== Problem requirements ==
Search the data for the word "address" and copy every line that contains it.

== Extracted material ==
--------------------------------------------------
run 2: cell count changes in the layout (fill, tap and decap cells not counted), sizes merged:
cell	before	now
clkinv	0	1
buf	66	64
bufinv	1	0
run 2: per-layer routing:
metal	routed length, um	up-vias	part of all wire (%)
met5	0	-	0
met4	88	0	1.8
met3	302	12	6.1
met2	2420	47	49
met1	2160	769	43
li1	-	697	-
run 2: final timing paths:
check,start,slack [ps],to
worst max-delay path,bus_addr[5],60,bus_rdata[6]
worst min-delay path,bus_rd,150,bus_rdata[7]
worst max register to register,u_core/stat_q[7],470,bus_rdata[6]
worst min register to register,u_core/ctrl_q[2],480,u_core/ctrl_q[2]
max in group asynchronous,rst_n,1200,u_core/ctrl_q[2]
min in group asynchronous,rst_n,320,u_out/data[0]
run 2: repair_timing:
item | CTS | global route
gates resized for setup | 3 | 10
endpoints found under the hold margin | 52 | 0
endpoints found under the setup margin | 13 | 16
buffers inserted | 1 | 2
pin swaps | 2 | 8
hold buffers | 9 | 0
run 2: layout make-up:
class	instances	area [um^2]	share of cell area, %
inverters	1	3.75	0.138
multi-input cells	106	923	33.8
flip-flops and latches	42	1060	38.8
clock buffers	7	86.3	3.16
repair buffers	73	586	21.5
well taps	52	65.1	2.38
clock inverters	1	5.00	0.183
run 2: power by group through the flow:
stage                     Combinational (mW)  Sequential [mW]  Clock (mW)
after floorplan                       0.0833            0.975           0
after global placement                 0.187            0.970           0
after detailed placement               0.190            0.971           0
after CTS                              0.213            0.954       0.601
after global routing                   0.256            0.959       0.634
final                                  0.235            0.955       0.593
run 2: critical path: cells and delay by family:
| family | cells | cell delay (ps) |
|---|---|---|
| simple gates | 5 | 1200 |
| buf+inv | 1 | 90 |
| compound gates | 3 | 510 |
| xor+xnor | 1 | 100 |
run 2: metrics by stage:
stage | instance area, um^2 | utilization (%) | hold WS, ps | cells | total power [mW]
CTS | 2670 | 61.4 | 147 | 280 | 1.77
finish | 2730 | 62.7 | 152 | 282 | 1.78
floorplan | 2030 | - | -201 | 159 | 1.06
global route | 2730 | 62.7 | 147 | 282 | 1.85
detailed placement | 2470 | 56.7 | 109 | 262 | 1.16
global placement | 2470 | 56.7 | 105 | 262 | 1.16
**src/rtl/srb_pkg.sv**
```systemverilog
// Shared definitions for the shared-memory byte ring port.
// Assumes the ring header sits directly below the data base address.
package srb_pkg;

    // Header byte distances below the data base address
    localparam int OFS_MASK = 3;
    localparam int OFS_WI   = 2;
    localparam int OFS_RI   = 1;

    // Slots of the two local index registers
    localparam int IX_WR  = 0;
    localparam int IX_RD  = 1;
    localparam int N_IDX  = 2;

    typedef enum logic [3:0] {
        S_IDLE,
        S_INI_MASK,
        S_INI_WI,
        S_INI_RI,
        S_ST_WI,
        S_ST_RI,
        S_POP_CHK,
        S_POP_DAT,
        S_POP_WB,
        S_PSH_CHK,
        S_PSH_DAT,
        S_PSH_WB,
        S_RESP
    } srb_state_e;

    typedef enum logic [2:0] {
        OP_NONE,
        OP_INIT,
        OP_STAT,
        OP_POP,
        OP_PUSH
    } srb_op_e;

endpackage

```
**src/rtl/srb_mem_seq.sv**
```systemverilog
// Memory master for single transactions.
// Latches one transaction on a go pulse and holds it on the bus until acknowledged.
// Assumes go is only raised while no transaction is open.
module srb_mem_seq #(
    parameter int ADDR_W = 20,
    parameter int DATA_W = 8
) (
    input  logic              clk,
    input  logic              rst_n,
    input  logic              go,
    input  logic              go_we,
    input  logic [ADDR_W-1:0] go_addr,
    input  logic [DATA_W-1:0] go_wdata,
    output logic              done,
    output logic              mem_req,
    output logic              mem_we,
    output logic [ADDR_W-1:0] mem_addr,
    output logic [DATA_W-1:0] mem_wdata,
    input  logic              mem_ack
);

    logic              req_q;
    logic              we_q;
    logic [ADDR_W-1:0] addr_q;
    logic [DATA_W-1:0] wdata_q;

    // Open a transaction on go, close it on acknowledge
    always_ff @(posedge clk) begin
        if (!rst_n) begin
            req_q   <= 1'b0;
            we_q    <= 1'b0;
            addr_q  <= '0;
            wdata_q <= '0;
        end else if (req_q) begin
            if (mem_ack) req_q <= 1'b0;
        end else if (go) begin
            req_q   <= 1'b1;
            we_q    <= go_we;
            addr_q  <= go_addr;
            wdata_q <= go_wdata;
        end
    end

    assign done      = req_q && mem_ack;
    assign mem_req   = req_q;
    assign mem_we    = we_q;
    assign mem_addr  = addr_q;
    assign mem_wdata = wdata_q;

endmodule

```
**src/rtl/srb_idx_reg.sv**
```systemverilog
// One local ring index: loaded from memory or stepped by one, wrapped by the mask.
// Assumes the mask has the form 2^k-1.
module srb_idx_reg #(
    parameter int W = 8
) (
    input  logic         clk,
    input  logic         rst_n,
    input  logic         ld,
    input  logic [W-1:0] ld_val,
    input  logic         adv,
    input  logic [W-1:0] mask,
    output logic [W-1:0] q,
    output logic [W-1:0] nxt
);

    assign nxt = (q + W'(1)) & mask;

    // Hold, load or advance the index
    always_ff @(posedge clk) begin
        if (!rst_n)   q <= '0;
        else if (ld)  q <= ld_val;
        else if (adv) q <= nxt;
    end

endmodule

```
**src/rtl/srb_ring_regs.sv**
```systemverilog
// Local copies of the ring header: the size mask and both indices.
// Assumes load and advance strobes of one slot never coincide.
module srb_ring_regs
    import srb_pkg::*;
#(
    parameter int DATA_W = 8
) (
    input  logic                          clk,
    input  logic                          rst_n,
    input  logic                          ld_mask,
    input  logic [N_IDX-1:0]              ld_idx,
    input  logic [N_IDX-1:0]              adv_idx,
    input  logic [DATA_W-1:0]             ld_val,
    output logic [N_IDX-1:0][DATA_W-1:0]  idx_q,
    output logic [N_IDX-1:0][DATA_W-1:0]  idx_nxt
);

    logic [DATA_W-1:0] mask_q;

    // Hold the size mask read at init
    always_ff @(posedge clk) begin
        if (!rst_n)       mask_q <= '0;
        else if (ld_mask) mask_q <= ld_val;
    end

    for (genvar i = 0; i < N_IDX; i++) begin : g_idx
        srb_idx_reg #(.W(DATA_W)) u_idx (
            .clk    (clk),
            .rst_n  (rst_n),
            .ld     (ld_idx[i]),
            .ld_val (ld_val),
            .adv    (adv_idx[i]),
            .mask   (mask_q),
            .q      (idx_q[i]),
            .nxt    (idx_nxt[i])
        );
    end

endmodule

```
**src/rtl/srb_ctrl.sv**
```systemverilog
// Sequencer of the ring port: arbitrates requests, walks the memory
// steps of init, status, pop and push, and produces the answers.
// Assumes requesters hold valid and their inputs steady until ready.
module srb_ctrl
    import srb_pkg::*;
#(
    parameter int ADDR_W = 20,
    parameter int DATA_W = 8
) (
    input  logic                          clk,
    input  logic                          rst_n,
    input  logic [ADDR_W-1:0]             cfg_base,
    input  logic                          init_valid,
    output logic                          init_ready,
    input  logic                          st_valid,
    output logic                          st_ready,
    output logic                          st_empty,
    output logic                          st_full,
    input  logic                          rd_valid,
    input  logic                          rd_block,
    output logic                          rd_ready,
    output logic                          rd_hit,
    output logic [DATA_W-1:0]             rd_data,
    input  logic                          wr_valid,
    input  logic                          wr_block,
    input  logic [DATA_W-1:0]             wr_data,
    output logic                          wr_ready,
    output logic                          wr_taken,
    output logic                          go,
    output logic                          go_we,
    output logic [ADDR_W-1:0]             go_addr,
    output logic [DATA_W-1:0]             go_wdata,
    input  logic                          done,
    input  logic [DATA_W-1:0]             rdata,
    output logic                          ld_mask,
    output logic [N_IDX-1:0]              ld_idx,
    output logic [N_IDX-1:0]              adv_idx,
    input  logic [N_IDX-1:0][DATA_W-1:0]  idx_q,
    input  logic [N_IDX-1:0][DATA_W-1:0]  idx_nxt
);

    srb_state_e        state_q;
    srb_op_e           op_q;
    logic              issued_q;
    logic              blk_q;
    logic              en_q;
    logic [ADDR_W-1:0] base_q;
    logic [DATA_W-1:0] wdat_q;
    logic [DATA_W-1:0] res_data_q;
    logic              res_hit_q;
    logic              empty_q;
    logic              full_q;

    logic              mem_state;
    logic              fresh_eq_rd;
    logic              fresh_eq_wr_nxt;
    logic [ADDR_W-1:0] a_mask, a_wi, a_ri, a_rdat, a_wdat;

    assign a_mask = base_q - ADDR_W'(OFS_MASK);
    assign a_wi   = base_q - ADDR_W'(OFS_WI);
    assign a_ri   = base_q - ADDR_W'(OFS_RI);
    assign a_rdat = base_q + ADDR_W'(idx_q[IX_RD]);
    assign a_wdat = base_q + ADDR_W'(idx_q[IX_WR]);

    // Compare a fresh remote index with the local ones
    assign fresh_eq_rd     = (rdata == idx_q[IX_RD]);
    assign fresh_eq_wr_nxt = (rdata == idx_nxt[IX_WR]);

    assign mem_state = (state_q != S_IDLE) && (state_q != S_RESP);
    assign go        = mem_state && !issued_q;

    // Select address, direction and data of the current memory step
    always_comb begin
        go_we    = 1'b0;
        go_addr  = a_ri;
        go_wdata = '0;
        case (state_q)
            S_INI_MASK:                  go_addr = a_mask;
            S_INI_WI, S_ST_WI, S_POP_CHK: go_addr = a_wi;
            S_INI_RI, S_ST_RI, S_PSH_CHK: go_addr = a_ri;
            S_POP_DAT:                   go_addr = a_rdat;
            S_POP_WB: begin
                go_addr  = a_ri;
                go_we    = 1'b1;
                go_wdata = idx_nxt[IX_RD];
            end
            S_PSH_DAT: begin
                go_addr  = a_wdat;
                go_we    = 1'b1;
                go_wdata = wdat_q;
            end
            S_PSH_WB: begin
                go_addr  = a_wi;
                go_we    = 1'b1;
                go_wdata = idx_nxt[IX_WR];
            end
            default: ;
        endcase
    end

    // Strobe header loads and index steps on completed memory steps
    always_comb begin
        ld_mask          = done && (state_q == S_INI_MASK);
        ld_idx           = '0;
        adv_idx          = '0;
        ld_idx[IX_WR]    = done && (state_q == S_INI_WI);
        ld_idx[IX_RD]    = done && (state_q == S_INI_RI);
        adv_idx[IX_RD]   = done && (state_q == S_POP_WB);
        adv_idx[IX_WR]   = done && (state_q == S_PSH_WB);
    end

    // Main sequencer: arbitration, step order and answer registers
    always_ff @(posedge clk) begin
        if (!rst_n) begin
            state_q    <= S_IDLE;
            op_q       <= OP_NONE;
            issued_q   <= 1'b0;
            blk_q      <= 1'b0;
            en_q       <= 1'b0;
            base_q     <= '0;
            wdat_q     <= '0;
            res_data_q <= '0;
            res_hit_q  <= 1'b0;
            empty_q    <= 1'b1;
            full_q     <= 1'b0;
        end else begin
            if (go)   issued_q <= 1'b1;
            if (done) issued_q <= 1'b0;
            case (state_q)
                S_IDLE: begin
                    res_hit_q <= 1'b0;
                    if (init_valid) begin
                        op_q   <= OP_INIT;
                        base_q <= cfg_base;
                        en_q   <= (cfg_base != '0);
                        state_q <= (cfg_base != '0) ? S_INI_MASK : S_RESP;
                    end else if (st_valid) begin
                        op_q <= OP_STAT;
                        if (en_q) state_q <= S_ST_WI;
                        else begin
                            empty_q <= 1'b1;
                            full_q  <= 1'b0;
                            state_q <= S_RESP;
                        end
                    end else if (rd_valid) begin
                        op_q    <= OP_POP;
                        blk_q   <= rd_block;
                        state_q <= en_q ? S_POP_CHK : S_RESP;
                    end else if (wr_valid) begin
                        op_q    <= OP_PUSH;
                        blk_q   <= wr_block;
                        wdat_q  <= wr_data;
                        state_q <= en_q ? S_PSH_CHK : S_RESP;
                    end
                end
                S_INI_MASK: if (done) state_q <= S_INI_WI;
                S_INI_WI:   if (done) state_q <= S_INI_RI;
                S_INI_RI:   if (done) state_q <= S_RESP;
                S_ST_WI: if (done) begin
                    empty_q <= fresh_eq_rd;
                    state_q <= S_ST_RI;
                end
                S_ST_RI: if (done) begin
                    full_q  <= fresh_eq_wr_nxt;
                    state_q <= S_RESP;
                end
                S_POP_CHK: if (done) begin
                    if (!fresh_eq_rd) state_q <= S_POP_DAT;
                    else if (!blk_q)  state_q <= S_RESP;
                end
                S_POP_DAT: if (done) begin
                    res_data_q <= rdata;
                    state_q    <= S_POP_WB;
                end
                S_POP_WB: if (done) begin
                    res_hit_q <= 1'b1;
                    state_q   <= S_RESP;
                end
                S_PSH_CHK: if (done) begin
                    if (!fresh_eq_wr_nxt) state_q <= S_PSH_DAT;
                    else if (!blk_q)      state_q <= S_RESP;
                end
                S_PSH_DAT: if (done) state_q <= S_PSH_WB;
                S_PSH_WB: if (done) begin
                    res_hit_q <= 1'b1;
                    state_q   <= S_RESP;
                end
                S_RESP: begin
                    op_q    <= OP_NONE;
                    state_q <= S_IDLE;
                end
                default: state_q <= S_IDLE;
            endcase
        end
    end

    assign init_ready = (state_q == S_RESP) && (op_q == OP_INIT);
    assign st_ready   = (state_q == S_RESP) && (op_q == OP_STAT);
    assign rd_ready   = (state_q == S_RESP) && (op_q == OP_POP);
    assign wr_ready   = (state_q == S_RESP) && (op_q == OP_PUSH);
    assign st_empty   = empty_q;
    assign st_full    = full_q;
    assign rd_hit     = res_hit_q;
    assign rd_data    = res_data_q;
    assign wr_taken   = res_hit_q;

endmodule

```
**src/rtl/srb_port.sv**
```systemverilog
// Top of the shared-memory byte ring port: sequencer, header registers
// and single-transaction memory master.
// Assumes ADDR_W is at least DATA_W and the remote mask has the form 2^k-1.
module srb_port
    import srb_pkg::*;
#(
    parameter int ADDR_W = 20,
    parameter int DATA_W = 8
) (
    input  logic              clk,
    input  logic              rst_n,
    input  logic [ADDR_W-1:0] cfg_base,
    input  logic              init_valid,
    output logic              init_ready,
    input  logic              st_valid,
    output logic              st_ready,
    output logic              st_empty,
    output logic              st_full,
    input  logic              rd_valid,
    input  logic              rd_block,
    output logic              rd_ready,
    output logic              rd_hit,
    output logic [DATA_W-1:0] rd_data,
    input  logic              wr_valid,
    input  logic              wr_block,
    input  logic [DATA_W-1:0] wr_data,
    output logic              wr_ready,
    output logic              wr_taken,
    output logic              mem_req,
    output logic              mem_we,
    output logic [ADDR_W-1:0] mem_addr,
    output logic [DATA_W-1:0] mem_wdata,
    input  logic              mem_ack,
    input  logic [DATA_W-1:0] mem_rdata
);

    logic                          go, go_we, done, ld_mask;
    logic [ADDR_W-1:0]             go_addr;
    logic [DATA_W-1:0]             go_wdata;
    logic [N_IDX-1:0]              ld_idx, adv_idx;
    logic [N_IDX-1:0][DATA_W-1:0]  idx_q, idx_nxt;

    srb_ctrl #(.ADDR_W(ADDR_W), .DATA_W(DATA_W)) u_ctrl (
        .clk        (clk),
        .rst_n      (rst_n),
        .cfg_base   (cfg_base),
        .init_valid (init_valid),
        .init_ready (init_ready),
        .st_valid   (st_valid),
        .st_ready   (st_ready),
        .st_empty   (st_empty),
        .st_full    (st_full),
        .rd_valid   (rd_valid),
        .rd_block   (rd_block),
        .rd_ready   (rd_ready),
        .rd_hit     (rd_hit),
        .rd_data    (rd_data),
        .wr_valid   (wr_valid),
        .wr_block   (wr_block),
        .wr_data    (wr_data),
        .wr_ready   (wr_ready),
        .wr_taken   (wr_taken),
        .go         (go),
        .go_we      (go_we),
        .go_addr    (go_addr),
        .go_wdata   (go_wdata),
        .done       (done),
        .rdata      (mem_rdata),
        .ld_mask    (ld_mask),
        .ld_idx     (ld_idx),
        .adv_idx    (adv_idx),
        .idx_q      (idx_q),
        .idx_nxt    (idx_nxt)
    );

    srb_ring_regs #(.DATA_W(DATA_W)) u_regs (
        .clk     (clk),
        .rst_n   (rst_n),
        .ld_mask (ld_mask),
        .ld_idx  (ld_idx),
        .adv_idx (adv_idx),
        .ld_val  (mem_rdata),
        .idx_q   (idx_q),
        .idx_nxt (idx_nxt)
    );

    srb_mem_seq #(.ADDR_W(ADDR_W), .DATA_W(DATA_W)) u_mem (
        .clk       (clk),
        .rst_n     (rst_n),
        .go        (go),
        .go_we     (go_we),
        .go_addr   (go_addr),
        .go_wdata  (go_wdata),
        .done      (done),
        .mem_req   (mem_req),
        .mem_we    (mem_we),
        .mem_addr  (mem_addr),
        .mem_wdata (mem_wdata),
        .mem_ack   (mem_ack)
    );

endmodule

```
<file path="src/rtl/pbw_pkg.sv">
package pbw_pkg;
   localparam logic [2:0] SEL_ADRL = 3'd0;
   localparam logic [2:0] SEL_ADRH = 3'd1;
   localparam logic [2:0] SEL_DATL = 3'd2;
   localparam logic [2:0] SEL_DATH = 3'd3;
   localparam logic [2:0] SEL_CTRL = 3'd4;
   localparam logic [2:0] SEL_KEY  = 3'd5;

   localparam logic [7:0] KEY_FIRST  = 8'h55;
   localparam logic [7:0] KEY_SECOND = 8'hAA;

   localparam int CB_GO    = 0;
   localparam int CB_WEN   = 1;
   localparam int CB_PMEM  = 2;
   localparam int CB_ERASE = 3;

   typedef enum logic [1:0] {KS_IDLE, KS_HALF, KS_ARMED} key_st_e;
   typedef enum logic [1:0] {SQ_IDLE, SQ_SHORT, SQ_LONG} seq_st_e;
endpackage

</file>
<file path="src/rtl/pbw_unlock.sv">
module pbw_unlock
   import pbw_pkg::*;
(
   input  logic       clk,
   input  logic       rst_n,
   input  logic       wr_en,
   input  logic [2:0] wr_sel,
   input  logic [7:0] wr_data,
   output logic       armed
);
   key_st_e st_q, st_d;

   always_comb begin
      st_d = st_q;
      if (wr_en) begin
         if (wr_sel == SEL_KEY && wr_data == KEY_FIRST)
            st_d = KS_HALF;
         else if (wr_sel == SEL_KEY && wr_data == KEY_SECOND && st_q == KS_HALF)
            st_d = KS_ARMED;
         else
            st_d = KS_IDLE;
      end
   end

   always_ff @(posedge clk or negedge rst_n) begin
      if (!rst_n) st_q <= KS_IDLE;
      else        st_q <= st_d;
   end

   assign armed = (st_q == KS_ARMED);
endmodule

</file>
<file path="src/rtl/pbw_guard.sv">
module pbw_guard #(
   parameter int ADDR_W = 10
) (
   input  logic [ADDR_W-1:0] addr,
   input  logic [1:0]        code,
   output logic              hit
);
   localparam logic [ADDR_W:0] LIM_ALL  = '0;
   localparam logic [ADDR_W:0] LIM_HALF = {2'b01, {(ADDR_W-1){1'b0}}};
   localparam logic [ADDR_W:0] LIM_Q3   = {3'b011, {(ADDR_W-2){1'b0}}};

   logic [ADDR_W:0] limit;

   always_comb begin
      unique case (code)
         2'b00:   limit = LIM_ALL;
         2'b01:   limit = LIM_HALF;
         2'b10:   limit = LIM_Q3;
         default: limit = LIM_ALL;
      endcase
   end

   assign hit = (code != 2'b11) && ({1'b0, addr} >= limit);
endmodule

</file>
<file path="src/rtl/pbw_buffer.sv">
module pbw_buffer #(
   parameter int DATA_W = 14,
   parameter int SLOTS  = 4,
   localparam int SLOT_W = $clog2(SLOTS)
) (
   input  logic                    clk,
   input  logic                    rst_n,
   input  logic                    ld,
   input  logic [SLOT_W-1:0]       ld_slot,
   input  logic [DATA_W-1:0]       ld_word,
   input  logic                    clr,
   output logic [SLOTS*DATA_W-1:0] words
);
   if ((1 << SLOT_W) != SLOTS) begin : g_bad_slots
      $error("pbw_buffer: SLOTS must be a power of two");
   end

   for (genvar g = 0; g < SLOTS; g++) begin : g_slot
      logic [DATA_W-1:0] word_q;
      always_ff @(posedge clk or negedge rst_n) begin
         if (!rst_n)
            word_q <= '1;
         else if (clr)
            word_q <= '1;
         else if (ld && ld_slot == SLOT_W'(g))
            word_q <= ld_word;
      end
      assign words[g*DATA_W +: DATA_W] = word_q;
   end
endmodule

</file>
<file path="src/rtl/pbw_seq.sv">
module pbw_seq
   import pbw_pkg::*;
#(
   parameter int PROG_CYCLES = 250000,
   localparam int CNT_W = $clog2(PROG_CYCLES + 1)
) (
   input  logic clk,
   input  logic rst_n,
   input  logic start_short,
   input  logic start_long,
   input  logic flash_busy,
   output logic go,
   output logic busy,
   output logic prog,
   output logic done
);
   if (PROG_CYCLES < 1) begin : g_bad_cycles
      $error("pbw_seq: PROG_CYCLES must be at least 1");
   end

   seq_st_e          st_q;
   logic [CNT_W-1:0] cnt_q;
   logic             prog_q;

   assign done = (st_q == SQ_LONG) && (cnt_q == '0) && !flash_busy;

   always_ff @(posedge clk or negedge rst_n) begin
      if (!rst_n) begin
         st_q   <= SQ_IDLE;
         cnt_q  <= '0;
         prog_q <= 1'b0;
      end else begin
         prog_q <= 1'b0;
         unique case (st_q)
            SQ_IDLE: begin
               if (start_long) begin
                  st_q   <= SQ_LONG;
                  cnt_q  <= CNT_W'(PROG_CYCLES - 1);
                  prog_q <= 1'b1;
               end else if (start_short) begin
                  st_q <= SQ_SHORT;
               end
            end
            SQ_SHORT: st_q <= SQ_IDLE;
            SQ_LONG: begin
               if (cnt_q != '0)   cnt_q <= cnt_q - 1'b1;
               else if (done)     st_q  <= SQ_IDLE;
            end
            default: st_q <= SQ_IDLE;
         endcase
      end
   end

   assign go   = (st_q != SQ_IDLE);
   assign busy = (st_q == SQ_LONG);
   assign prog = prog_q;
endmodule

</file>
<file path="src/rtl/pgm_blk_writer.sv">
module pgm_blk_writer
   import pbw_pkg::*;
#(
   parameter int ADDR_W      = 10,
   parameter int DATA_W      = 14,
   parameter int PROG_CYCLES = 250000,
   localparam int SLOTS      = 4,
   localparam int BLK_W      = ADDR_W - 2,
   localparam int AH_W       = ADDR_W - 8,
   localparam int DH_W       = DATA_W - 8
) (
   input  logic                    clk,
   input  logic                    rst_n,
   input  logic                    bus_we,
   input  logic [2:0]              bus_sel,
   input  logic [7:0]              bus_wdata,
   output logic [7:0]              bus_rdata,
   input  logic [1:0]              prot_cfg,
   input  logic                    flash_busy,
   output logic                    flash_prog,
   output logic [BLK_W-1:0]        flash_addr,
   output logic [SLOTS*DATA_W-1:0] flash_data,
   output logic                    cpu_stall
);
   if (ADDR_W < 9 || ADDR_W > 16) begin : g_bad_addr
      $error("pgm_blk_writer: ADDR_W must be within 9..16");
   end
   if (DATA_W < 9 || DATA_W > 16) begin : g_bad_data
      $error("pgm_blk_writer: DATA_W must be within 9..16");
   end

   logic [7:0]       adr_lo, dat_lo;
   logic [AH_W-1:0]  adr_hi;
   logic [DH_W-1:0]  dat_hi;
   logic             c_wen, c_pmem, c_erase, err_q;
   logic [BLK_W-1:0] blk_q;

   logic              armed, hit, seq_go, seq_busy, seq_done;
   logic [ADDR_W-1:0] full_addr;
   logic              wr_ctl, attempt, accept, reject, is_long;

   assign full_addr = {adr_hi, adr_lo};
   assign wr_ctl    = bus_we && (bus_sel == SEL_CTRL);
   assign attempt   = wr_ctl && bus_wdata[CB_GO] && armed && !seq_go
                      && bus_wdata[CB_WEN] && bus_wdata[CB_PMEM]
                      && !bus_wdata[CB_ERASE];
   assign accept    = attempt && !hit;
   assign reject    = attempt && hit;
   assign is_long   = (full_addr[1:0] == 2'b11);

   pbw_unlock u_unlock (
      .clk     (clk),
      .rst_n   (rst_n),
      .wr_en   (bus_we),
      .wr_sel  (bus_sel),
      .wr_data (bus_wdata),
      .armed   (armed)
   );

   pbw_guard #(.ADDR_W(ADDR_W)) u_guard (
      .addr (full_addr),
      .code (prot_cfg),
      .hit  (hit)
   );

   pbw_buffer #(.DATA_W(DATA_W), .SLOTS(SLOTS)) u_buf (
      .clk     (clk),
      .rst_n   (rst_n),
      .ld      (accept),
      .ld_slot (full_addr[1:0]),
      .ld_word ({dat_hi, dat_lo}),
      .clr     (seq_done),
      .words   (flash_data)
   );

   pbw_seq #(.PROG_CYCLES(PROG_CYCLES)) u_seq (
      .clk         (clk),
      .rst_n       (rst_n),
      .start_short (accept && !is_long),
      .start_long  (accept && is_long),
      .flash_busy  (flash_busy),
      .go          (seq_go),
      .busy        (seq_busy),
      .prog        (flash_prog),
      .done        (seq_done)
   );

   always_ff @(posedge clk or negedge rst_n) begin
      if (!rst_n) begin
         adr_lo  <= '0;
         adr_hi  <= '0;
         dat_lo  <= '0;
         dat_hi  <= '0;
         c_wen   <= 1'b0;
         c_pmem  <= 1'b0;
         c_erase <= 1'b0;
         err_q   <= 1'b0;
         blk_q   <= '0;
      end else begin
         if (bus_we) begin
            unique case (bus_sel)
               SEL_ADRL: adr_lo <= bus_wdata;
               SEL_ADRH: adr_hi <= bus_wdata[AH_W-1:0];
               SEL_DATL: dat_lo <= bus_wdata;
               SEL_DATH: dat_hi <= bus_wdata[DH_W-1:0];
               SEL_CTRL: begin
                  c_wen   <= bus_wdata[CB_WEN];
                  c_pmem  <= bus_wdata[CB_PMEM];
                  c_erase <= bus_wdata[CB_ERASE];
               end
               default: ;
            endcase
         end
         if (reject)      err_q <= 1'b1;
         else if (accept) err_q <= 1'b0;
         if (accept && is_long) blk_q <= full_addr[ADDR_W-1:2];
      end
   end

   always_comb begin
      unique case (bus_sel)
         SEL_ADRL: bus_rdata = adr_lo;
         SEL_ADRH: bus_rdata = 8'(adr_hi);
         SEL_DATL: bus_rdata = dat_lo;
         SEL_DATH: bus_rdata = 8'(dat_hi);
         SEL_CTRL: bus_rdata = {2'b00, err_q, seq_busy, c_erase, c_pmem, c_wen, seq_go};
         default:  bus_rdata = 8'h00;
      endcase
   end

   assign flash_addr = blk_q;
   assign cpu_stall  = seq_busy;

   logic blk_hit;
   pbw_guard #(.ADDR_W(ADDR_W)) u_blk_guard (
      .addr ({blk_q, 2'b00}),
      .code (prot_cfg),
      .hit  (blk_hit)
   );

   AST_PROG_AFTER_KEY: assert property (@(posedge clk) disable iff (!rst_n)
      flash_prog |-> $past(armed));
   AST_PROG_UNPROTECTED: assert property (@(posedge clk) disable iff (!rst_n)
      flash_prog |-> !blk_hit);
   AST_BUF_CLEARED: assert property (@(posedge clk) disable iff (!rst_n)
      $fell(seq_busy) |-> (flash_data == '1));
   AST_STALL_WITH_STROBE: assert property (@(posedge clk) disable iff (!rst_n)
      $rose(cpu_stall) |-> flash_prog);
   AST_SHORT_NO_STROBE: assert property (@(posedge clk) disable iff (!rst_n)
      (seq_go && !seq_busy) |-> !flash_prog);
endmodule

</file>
--------------------------------------------------
== Solution for this problem ==
// Assumes the ring header sits directly below the data base address.
    // Header byte distances below the data base address
    // Select address, direction and data of the current memory step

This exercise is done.